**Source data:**
*** Begin section ***
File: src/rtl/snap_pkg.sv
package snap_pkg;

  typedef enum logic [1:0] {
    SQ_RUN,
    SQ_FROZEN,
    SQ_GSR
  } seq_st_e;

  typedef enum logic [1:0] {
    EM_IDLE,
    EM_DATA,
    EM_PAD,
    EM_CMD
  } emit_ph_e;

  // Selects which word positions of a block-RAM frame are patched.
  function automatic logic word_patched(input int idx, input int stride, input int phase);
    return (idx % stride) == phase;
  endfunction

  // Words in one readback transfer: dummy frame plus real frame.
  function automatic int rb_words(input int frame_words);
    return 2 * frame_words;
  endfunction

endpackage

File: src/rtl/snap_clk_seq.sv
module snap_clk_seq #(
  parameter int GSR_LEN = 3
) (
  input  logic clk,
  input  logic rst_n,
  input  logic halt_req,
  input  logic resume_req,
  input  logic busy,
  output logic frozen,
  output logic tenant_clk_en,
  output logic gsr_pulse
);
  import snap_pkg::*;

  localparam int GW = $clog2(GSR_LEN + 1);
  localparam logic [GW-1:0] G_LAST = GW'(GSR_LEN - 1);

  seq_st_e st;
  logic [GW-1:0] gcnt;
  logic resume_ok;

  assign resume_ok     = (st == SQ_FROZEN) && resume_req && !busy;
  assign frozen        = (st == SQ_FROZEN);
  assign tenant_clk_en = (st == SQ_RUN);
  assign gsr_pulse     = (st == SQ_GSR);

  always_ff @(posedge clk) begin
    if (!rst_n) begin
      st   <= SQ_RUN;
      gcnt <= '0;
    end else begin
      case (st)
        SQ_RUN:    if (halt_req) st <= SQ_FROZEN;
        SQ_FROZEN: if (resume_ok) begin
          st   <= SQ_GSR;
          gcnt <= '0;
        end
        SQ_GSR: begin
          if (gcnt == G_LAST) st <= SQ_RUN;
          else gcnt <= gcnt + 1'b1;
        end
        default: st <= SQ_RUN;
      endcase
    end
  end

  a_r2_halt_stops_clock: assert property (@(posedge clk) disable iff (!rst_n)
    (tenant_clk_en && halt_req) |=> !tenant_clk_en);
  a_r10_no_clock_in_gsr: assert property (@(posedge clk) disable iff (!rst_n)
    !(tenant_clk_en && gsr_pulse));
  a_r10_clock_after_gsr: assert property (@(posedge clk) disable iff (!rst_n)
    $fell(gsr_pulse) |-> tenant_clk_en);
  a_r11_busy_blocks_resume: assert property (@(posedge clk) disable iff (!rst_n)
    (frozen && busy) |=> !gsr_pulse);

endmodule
*** End section ***
The answer consists solely of the lines from the one containing "output logic gsr_pulse" through the last line of the data above, reproduced exactly.

  output logic gsr_pulse
);
  import snap_pkg::*;

  localparam int GW = $clog2(GSR_LEN + 1);
  localparam logic [GW-1:0] G_LAST = GW'(GSR_LEN - 1);

  seq_st_e st;
  logic [GW-1:0] gcnt;
  logic resume_ok;

  assign resume_ok     = (st == SQ_FROZEN) && resume_req && !busy;
  assign frozen        = (st == SQ_FROZEN);
  assign tenant_clk_en = (st == SQ_RUN);
  assign gsr_pulse     = (st == SQ_GSR);

  always_ff @(posedge clk) begin
    if (!rst_n) begin
      st   <= SQ_RUN;
      gcnt <= '0;
    end else begin
      case (st)
        SQ_RUN:    if (halt_req) st <= SQ_FROZEN;
        SQ_FROZEN: if (resume_ok) begin
          st   <= SQ_GSR;
          gcnt <= '0;
        end
        SQ_GSR: begin
          if (gcnt == G_LAST) st <= SQ_RUN;
          else gcnt <= gcnt + 1'b1;
        end
        default: st <= SQ_RUN;
      endcase
    end
  end

  a_r2_halt_stops_clock: assert property (@(posedge clk) disable iff (!rst_n)
    (tenant_clk_en && halt_req) |=> !tenant_clk_en);
  a_r10_no_clock_in_gsr: assert property (@(posedge clk) disable iff (!rst_n)
    !(tenant_clk_en && gsr_pulse));
  a_r10_clock_after_gsr: assert property (@(posedge clk) disable iff (!rst_n)
    $fell(gsr_pulse) |-> tenant_clk_en);
  a_r11_busy_blocks_resume: assert property (@(posedge clk) disable iff (!rst_n)
    (frozen && busy) |=> !gsr_pulse);

endmodule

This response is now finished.